When Dedham Corporate Center station was being constructed in the late 1980s, the MBTA considered either closing Endicott station or adding a pedestrian underpass, but neither action was taken.

In 2019, the MBTA listed Endicott as a "Tier I" accessibility priority. In 2024, the MBTA tested a temporary freestanding accessible platform design at Beverly Depot. These platforms do not require alterations to the existing platforms, thus skirting federal rules requiring full accessibility renovations when stations are modified, and were intended to provide interim accessibility at lower cost pending full reconstruction. Endicott was planned to be part of the second set of non-accessible stations to be modified with the temporary platforms. Funding for design and construction came from Fair Share Amendment revenues. Design work began in the first half of 2024. As of May 2026, the accessible platforms at Endicott are expected to be complete by the end of 2026.
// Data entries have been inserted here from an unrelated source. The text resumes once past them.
File: config.mk
export PLATFORM = sky130hd
export DESIGN_NAME = afc_regs
export DESIGN_NICKNAME = d
export VERILOG_FILES = /design/src/rtl/core/afc_pkg.sv /design/src/rtl/core/afc_regs.sv
export SDC_FILE = /design/constraint.sdc
export NUM_CORES = 1
export LEC_CHECK = 0
export ABC_AREA = 1
export ABC_CLOCK_PERIOD_IN_PS = 2450
export BUFFER_PORTS_ARGS = -buffer_cell sky130_fd_sc_hd__buf_2
export CAP_MARGIN = 20
export CORE_AREA = 2 2 118 120
export CTS_CLUSTER_SIZE = 14
export DETAILED_ROUTE_END_ITERATION = 10
export DIE_AREA = 0 0 120 122
export HOLD_SLACK_MARGIN = 0.02
export PLACE_DENSITY = 0.83
export REMOVE_ABC_BUFFERS = 1
export SLEW_MARGIN = 5
export SYNTH_ARGS = -nofsm -noshare
export SYNTH_HDL_FRONTEND = slang
export SYNTH_SLANG_ARGS = --single-unit
File: constraint.sdc
create_clock -name clk -period 2.45 [get_ports clk]
set_clock_uncertainty 0.05 [all_clocks]
set_input_delay 0.3675 -clock clk [delete_from_list [all_inputs] [get_ports clk]]
set_output_delay 0.3675 -clock clk [all_outputs]
set_load 0.05 [all_outputs]
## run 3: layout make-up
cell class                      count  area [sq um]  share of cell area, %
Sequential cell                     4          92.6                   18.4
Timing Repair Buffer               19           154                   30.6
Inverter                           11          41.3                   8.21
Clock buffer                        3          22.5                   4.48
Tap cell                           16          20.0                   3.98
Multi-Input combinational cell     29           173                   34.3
## src/id3fp_pkg.sv

```systemverilog
// Shared types, constants and codes of the ID3v2 frame body parser.
package id3fp_pkg;

  localparam int SizeW = 28;
  localparam int PropW = 9;
  localparam int LenW  = 32;

  localparam logic [2:0] VER_23 = 3'd3;
  localparam logic [2:0] VER_24 = 3'd4;
  localparam logic [2:0] VER_RESET = VER_24;

  // property bit positions
  localparam int P_TAG_DISCARD  = 0;
  localparam int P_FILE_DISCARD = 1;
  localparam int P_READ_ONLY    = 2;
  localparam int P_GROUPED      = 3;
  localparam int P_COMPRESSED   = 4;
  localparam int P_ENCRYPTED    = 5;
  localparam int P_LENGTH       = 6;
  localparam int P_UNSYNC       = 7;
  localparam int P_CORRUPT      = 8;

  // active extra-field bits
  localparam int A_GROUP  = 0;
  localparam int A_METHOD = 1;
  localparam int A_LENGTH = 2;

  typedef enum logic [1:0] {
    KIND_SUMMARY = 2'd0,
    KIND_EXTRA   = 2'd1,
    KIND_PAYLOAD = 2'd2,
    KIND_END     = 2'd3
  } kind_e;

  typedef enum logic [1:0] {
    FLD_GROUP  = 2'd0,
    FLD_METHOD = 2'd1,
    FLD_LENGTH = 2'd2,
    FLD_NONE   = 2'd3
  } field_e;

  // classified word passed from front to back
  typedef struct packed {
    logic             is_start;
    logic [PropW-1:0] props;
    logic             compressed;
    logic [2:0]       need;
    logic [2:0]       active;
    logic             unsync;
    logic [SizeW-1:0] size;
    logic [7:0]       data;
  } op_t;

  typedef struct packed {
    kind_e            kind;
    logic             last;
    logic [7:0]       payload;
    logic [PropW-1:0] props;
    logic [7:0]       group;
    logic [7:0]       method;
    logic [LenW-1:0]  length;
    logic             unsup;
  } res_t;

endpackage

```

## src/id3fp_front.sv

```systemverilog
// Front stage: decodes frame-start flags for the tag version and classifies each word.
module id3fp_front (
  input  logic             mode_i,
  input  logic [15:0]      frame_flags_i,
  input  logic [27:0]      frame_size_i,
  input  logic [7:0]       data_byte_i,
  input  logic [2:0]       tag_version_i,
  output id3fp_pkg::op_t   op_o
);

  logic v3, v4;
  logic td, fd, ro, gr, co, en, dl, un, bad;
  logic [2:0] need_raw;

  always_comb begin
    v3 = (tag_version_i == id3fp_pkg::VER_23);
    v4 = (tag_version_i == id3fp_pkg::VER_24);
    td = 1'b0; fd = 1'b0; ro = 1'b0; gr = 1'b0; co = 1'b0;
    en = 1'b0; dl = 1'b0; un = 1'b0;
    if (v3) begin
      td = frame_flags_i[15];
      fd = frame_flags_i[14];
      ro = frame_flags_i[13];
      co = frame_flags_i[7];
      en = frame_flags_i[6];
      gr = frame_flags_i[5];
      dl = frame_flags_i[7];
    end else if (v4) begin
      td = frame_flags_i[14];
      fd = frame_flags_i[13];
      ro = frame_flags_i[12];
      gr = frame_flags_i[6];
      co = frame_flags_i[3];
      en = frame_flags_i[2];
      un = frame_flags_i[1];
      dl = frame_flags_i[0];
    end
    need_raw = {2'b00, gr} + {2'b00, en} + (dl ? 3'd4 : 3'd0);
    // extras longer than the body: drop them and flag the frame
    bad = ({25'd0, need_raw} > frame_size_i);

    op_o.is_start   = ~mode_i;
    op_o.props      = '0;
    op_o.props[id3fp_pkg::P_TAG_DISCARD]  = td;
    op_o.props[id3fp_pkg::P_FILE_DISCARD] = fd;
    op_o.props[id3fp_pkg::P_READ_ONLY]    = ro;
    op_o.props[id3fp_pkg::P_GROUPED]      = gr & ~bad;
    op_o.props[id3fp_pkg::P_COMPRESSED]   = co;
    op_o.props[id3fp_pkg::P_ENCRYPTED]    = en & ~bad;
    op_o.props[id3fp_pkg::P_LENGTH]       = dl & ~bad;
    op_o.props[id3fp_pkg::P_UNSYNC]       = un;
    op_o.props[id3fp_pkg::P_CORRUPT]      = bad;
    op_o.compressed = co;
    op_o.need       = bad ? 3'd0 : need_raw;
    op_o.active     = bad ? 3'd0 : {dl, en, gr};
    op_o.unsync     = un;
    op_o.size       = frame_size_i;
    op_o.data       = data_byte_i;
  end

endmodule

```

## src/id3fp_queue.sv

```systemverilog
// Two-entry queue of classified words between the front and back stages.
module id3fp_queue (
  input  logic           clk_i,
  input  logic           rst_ni,
  input  logic           push_i,
  input  id3fp_pkg::op_t push_op_i,
  output logic           full_o,
  input  logic           pop_i,
  output logic           valid_o,
  output id3fp_pkg::op_t pop_op_o
);

  id3fp_pkg::op_t mem_q [2];
  logic       wr_ptr_q, wr_ptr_d;
  logic       rd_ptr_q, rd_ptr_d;
  logic [1:0] count_q, count_d;

  always_comb begin
    wr_ptr_d = push_i ? ~wr_ptr_q : wr_ptr_q;
    rd_ptr_d = pop_i ? ~rd_ptr_q : rd_ptr_q;
    count_d  = count_q + {1'b0, push_i} - {1'b0, pop_i};
  end

  always_ff @(posedge clk_i or negedge rst_ni) begin
    if (!rst_ni) begin
      wr_ptr_q <= 1'b0;
      rd_ptr_q <= 1'b0;
      count_q  <= 2'd0;
    end else begin
      wr_ptr_q <= wr_ptr_d;
      rd_ptr_q <= rd_ptr_d;
      count_q  <= count_d;
    end
  end

  always_ff @(posedge clk_i) begin
    if (push_i) begin
      mem_q[wr_ptr_q] <= push_op_i;
    end
  end

  assign full_o   = (count_q == 2'd2);
  assign valid_o  = (count_q != 2'd0);
  assign pop_op_o = mem_q[rd_ptr_q];

endmodule

```

## src/id3fp_back.sv

```systemverilog
// Back stage: frame state, extra-field capture, unsync removal and the result register.
module id3fp_back (
  input  logic           clk_i,
  input  logic           rst_ni,
  input  logic [2:0]     tag_version_i,
  input  logic           op_valid_i,
  input  id3fp_pkg::op_t op_i,
  output logic           op_pop_o,
  output logic           res_valid_o,
  output id3fp_pkg::res_t res_o,
  input  logic           res_ready_i
);

  logic        frame_open_q, frame_open_d;
  logic [27:0] bytes_left_q, bytes_left_d;
  logic [2:0]  extra_index_q, extra_index_d;
  logic [2:0]  extra_total_q, extra_total_d;
  logic [2:0]  active_q, active_d;
  logic [7:0]  held_group_q, held_group_d;
  logic [7:0]  held_method_q, held_method_d;
  logic [31:0] held_length_q, held_length_d;
  logic        unsync_q, unsync_d;
  logic        prev_ff_q, prev_ff_d;

  logic            res_valid_q, res_valid_d;
  id3fp_pkg::res_t res_q, res_d;
  logic            has_res;
  logic            last;
  logic            v3, v4;
  id3fp_pkg::field_e fld;

  // which extra field byte k belongs to, in the order of the version
  function automatic id3fp_pkg::field_e field_at(input logic [2:0] k, input logic [2:0] act,
                                                 input logic is_v3);
    id3fp_pkg::field_e ord [3];
    id3fp_pkg::field_e res;
    logic [3:0] pos;
    logic [3:0] w;
    logic       hit;
    if (is_v3) begin
      ord[0] = id3fp_pkg::FLD_LENGTH;
      ord[1] = id3fp_pkg::FLD_METHOD;
      ord[2] = id3fp_pkg::FLD_GROUP;
    end else begin
      ord[0] = id3fp_pkg::FLD_GROUP;
      ord[1] = id3fp_pkg::FLD_METHOD;
      ord[2] = id3fp_pkg::FLD_LENGTH;
    end
    res = id3fp_pkg::FLD_NONE;
    pos = 4'd0;
    hit = 1'b0;
    for (int i = 0; i < 3; i++) begin
      if (act[ord[i]]) begin
        w = (ord[i] == id3fp_pkg::FLD_LENGTH) ? 4'd4 : 4'd1;
        if (!hit && ({1'b0, k} < pos + w)) begin
          res = ord[i];
          hit = 1'b1;
        end
        pos = pos + w;
      end
    end
    return res;
  endfunction

  assign op_pop_o = op_valid_i & (~res_valid_q | res_ready_i);

  always_comb begin
    v3 = (tag_version_i == id3fp_pkg::VER_23);
    v4 = (tag_version_i == id3fp_pkg::VER_24);
    frame_open_d  = frame_open_q;
    bytes_left_d  = bytes_left_q;
    extra_index_d = extra_index_q;
    extra_total_d = extra_total_q;
    active_d      = active_q;
    held_group_d  = held_group_q;
    held_method_d = held_method_q;
    held_length_d = held_length_q;
    unsync_d      = unsync_q;
    prev_ff_d     = prev_ff_q;
    has_res       = 1'b0;
    last          = 1'b0;
    fld           = field_at(extra_index_q, active_q, v3);
    res_d         = '0;

    if (op_i.is_start) begin
      active_d      = op_i.active;
      extra_total_d = op_i.need;
      extra_index_d = 3'd0;
      held_group_d  = 8'd0;
      held_method_d = 8'd0;
      held_length_d = 32'd0;
      unsync_d      = op_i.unsync;
      prev_ff_d     = 1'b0;
      bytes_left_d  = op_i.size;
      frame_open_d  = (op_i.size != 28'd0);
      has_res       = 1'b1;
      res_d.kind    = id3fp_pkg::KIND_SUMMARY;
      res_d.last    = (op_i.size == 28'd0);
      res_d.props   = op_i.props;
      res_d.unsup   = op_i.compressed;
    end else if (frame_open_q) begin
      bytes_left_d = bytes_left_q - 28'd1;
      last = (bytes_left_d == 28'd0);
      if (last) begin
        frame_open_d = 1'b0;
      end
      if (extra_index_q < extra_total_q) begin
        case (fld)
          id3fp_pkg::FLD_GROUP:  held_group_d = op_i.data;
          id3fp_pkg::FLD_METHOD: held_method_d = op_i.data;
          id3fp_pkg::FLD_LENGTH: begin
            held_length_d = v4 ? {held_length_q[24:0], op_i.data[6:0]}
                               : {held_length_q[23:0], op_i.data};
          end
          default: ;
        endcase
        extra_index_d = extra_index_q + 3'd1;
        if (extra_index_d == extra_total_q) begin
          has_res      = 1'b1;
          res_d.kind   = id3fp_pkg::KIND_EXTRA;
          res_d.last   = last;
          res_d.group  = held_group_d;
          res_d.method = held_method_d;
          res_d.length = held_length_d;
        end else if (last) begin
          has_res    = 1'b1;
          res_d.kind = id3fp_pkg::KIND_END;
          res_d.last = 1'b1;
        end
      end else if (unsync_q && prev_ff_q && (op_i.data == 8'h00)) begin
        // drop the stuffed zero
        prev_ff_d = 1'b0;
        if (last) begin
          has_res    = 1'b1;
          res_d.kind = id3fp_pkg::KIND_END;
          res_d.last = 1'b1;
        end
      end else begin
        prev_ff_d     = (op_i.data == 8'hFF);
        has_res       = 1'b1;
        res_d.kind    = id3fp_pkg::KIND_PAYLOAD;
        res_d.last    = last;
        res_d.payload = op_i.data;
      end
    end

    if (op_pop_o) begin
      res_valid_d = has_res;
    end else if (res_ready_i) begin
      res_valid_d = 1'b0;
    end else begin
      res_valid_d = res_valid_q;
    end
  end

  always_ff @(posedge clk_i or negedge rst_ni) begin
    if (!rst_ni) begin
      frame_open_q  <= 1'b0;
      bytes_left_q  <= '0;
      extra_index_q <= '0;
      extra_total_q <= '0;
      active_q      <= '0;
      held_group_q  <= '0;
      held_method_q <= '0;
      held_length_q <= '0;
      unsync_q      <= 1'b0;
      prev_ff_q     <= 1'b0;
      res_valid_q   <= 1'b0;
    end else begin
      res_valid_q <= res_valid_d;
      if (op_pop_o) begin
        frame_open_q  <= frame_open_d;
        bytes_left_q  <= bytes_left_d;
        extra_index_q <= extra_index_d;
        extra_total_q <= extra_total_d;
        active_q      <= active_d;
        held_group_q  <= held_group_d;
        held_method_q <= held_method_d;
        held_length_q <= held_length_d;
        unsync_q      <= unsync_d;
        prev_ff_q     <= prev_ff_d;
      end
    end
  end

  always_ff @(posedge clk_i) begin
    if (op_pop_o && has_res) begin
      res_q <= res_d;
    end
  end

  assign res_valid_o = res_valid_q;
  assign res_o       = res_q;

endmodule

```

## src/id3v2_frame_body_parser.sv

```systemverilog
// Top level of the ID3v2 frame body parser: ports, version register, stages and checks.
//
// Takes one word per cycle, sustained, while results are taken as they come: a
// frame-start word gives a flag summary, body words give the extra fields once all
// of their bytes are in and then the payload with unsync zeros removed. A word
// passes the combinational front decoder into a two-entry queue and is then carried
// out by the back stage, whose result register lets the input side keep running
// while a result waits. The user must write the tag version register over the cfg
// channel only while idle; the block does not enforce this.
module id3v2_frame_body_parser (
  input  logic        clk_i,
  input  logic        rst_ni,
  input  logic        cfg_valid_i,
  output logic        cfg_ready_o,
  input  logic [2:0]  cfg_data_i,    // tag_version
  input  logic        s_tvalid_i,
  output logic        s_tready_o,
  input  logic [55:0] s_tdata_i,     // frame_flags[15:0], frame_size[43:16], data_byte[51:44]
  input  logic [0:0]  s_tuser_i,     // mode[0]
  output logic        m_tvalid_o,
  input  logic        m_tready_i,
  output logic [71:0] m_tdata_o,     // payload_byte[7:0], properties[16:8], group_id[24:17],
                                     // encryption_method[32:25], data_length[64:33],
                                     // unsupported_compression[65]
  output logic [1:0]  m_tuser_o,     // kind[1:0]
  output logic        m_tlast_o      // last_of_frame
);

  logic [2:0]      tag_q;
  id3fp_pkg::op_t  front_op;
  id3fp_pkg::op_t  q_op;
  logic            q_full, q_valid, q_pop;
  id3fp_pkg::res_t res;
  logic            res_valid;

  assign cfg_ready_o = 1'b1;

  always_ff @(posedge clk_i or negedge rst_ni) begin
    if (!rst_ni) begin
      tag_q <= id3fp_pkg::VER_RESET;
    end else if (cfg_valid_i && cfg_ready_o) begin
      tag_q <= cfg_data_i;
    end
  end

  id3fp_front u_front (
    .mode_i        (s_tuser_i[0]),
    .frame_flags_i (s_tdata_i[15:0]),
    .frame_size_i  (s_tdata_i[43:16]),
    .data_byte_i   (s_tdata_i[51:44]),
    .tag_version_i (tag_q),
    .op_o          (front_op)
  );

  assign s_tready_o = ~q_full;

  id3fp_queue u_queue (
    .clk_i     (clk_i),
    .rst_ni    (rst_ni),
    .push_i    (s_tvalid_i & s_tready_o),
    .push_op_i (front_op),
    .full_o    (q_full),
    .pop_i     (q_pop),
    .valid_o   (q_valid),
    .pop_op_o  (q_op)
  );

  id3fp_back u_back (
    .clk_i         (clk_i),
    .rst_ni        (rst_ni),
    .tag_version_i (tag_q),
    .op_valid_i    (q_valid),
    .op_i          (q_op),
    .op_pop_o      (q_pop),
    .res_valid_o   (res_valid),
    .res_o         (res),
    .res_ready_i   (m_tready_i)
  );

  assign m_tvalid_o = res_valid;
  assign m_tuser_o  = res.kind;
  assign m_tlast_o  = res.last;
  assign m_tdata_o  = {6'd0, res.unsup, res.length, res.method, res.group,
                       res.props, res.payload};

  // extra fields only travel with the extra-fields result
  a_extra_only: assert property (@(posedge clk_i) disable iff (!rst_ni)
    m_tvalid_o && (res.kind != id3fp_pkg::KIND_EXTRA) |->
      (res.group == 8'd0) && (res.method == 8'd0) && (res.length == 32'd0))
    else $error("extra fields set outside an extra-fields result");

  a_summary_only: assert property (@(posedge clk_i) disable iff (!rst_ni)
    m_tvalid_o && (res.kind != id3fp_pkg::KIND_SUMMARY) |->
      (res.props == '0) && !res.unsup)
    else $error("flag properties set outside a summary");

  a_end_is_last: assert property (@(posedge clk_i) disable iff (!rst_ni)
    m_tvalid_o && (res.kind == id3fp_pkg::KIND_END) |-> m_tlast_o)
    else $error("frame end result without last");

  a_cfg_write: assert property (@(posedge clk_i) disable iff (!rst_ni)
    cfg_valid_i && cfg_ready_o |=> tag_q == $past(cfg_data_i))
    else $error("tag version write lost");

endmodule

```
The rail line crossed East Street on a bridge likely from the beginning of operations; the bridge decks were replaced in 1904. The 1904-built bridge has 12 ft 3 in vertical clearance for road traffic, which has caused multiple crashes from over-height trucks – eleven between July 2019 and September 2023. A $23.1 million project will increase clearance to 14 feet and add shoulders and sidewalks to the road. In April 2024, the MBTA awarded a $16.5 million contraction contract. Construction began around July 2024 and was substantially completed in July 2026.